:: Data excerpts ::

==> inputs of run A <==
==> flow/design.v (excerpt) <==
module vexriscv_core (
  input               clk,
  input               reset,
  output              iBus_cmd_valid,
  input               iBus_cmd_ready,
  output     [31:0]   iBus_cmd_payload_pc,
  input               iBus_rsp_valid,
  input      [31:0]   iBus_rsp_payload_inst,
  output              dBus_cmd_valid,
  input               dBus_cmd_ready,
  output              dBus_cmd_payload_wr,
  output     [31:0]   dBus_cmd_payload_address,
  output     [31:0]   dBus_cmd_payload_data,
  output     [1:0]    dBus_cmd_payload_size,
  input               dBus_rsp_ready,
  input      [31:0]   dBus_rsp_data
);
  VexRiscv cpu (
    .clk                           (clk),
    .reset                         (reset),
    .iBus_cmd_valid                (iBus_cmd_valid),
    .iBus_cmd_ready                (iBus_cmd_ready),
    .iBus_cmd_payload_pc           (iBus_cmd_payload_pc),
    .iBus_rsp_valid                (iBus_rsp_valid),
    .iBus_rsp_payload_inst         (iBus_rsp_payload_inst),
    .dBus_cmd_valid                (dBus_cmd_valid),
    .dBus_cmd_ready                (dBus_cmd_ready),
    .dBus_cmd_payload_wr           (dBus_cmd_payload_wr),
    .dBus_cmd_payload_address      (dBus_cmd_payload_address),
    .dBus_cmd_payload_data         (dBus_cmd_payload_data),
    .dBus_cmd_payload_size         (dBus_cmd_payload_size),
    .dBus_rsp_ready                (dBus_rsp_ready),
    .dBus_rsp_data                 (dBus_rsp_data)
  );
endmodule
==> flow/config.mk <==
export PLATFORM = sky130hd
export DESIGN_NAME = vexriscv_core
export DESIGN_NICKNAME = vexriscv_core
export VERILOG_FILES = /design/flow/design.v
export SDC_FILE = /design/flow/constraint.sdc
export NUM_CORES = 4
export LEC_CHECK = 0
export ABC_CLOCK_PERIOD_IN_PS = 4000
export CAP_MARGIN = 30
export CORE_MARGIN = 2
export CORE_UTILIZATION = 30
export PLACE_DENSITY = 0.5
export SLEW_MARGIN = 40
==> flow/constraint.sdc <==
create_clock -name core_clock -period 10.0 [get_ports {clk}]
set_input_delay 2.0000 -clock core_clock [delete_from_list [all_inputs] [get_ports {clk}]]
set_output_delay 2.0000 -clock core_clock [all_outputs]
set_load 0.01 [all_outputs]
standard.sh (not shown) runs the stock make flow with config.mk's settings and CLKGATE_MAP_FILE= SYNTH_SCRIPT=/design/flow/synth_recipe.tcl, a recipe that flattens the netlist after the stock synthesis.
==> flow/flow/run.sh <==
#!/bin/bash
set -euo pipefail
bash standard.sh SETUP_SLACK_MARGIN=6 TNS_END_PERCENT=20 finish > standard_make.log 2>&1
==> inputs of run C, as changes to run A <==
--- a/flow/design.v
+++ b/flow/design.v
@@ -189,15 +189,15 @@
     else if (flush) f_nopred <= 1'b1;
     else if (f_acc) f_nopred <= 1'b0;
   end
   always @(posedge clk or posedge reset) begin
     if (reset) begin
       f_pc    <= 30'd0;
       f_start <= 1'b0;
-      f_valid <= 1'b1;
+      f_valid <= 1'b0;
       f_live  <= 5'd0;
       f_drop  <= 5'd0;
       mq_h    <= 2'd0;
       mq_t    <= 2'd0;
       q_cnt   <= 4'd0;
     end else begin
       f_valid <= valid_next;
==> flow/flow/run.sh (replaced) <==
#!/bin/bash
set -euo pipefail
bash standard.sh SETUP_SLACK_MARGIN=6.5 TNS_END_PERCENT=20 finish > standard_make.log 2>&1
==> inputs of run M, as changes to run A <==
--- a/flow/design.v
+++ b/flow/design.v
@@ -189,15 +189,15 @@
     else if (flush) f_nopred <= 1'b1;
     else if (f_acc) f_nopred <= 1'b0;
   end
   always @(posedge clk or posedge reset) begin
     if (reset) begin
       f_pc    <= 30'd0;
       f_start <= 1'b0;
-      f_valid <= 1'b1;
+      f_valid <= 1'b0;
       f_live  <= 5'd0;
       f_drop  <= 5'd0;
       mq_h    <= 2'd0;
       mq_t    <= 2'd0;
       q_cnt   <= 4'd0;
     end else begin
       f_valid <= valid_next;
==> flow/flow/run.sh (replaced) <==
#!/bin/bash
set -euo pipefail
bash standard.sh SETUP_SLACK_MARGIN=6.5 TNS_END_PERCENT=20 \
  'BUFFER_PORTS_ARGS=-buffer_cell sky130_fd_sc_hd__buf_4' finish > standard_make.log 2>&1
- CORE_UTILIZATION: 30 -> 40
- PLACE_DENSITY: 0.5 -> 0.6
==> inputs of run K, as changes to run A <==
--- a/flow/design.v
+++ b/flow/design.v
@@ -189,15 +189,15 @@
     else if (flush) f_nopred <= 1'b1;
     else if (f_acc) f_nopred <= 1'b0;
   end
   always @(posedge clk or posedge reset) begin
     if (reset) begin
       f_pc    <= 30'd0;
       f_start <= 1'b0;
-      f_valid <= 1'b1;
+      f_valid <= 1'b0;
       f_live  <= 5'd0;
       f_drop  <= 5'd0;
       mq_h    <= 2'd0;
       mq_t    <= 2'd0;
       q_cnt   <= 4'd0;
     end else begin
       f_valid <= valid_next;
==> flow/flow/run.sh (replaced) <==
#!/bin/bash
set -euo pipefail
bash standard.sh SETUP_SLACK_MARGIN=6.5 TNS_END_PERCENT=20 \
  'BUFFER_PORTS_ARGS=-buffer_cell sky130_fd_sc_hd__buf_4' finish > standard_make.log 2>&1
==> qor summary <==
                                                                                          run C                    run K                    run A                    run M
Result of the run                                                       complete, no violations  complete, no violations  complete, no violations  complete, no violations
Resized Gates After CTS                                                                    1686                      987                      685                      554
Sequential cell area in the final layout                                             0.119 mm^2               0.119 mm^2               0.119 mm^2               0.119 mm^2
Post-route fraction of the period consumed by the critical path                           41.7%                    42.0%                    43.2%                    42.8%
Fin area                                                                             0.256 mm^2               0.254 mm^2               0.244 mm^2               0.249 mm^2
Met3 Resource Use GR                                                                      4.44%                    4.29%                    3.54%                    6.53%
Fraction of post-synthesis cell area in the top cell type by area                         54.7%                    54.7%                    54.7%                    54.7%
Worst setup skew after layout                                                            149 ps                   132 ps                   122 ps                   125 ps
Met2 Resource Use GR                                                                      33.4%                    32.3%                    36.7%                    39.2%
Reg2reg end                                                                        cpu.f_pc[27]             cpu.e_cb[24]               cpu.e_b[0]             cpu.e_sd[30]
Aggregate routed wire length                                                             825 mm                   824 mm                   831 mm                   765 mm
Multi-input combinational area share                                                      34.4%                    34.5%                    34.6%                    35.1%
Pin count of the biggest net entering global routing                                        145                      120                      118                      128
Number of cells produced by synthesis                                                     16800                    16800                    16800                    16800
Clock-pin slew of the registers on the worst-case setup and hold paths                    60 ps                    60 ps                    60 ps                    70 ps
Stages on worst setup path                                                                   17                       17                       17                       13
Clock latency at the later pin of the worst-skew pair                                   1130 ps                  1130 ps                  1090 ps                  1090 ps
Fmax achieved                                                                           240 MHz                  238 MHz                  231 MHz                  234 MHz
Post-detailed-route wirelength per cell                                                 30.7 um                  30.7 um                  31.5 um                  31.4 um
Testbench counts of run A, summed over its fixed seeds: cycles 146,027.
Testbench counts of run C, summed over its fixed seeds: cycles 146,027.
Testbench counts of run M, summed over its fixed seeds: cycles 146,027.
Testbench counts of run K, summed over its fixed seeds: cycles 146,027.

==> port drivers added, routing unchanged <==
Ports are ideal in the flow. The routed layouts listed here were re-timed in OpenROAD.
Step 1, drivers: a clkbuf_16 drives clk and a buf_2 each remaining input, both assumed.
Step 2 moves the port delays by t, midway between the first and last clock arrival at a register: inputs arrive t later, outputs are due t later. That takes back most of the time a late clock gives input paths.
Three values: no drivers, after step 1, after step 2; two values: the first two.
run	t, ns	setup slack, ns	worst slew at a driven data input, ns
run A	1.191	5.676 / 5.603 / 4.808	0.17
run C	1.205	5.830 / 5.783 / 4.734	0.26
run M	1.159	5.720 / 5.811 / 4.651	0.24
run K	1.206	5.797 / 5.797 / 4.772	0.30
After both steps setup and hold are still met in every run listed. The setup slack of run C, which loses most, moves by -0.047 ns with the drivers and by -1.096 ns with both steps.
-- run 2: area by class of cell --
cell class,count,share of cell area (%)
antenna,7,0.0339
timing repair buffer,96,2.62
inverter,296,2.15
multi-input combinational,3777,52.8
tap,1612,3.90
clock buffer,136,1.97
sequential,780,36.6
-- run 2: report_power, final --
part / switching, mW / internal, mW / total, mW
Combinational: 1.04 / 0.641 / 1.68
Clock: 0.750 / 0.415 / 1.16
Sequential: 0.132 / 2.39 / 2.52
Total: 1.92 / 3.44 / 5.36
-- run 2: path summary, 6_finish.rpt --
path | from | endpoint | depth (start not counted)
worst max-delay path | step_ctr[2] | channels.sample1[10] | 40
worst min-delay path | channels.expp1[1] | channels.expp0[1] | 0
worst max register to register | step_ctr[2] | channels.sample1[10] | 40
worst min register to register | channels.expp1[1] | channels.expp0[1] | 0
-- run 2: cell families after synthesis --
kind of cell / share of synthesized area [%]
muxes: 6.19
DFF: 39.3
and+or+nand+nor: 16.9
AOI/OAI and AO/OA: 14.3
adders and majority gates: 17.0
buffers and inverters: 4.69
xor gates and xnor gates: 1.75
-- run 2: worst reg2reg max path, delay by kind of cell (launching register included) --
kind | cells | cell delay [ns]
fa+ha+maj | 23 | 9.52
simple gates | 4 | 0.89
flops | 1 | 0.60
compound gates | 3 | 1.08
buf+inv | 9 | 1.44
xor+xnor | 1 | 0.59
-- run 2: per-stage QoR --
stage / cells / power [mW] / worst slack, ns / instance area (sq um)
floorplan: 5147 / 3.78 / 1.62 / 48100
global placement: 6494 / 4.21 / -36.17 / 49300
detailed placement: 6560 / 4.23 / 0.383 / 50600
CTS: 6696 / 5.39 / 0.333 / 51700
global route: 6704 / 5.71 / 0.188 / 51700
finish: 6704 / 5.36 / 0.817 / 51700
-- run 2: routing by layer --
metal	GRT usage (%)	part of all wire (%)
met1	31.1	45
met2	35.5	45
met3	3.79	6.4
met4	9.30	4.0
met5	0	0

:::

Only the lines above from the line with "xor+xnor | 1 | 0.59" to the line with "detailed placement: 6560", those two lines included, should be reproduced exactly.

◆ Answer space ◆
xor+xnor | 1 | 0.59
-- run 2: per-stage QoR --
stage / cells / power [mW] / worst slack, ns / instance area (sq um)
floorplan: 5147 / 3.78 / 1.62 / 48100
global placement: 6494 / 4.21 / -36.17 / 49300
detailed placement: 6560 / 4.23 / 0.383 / 50600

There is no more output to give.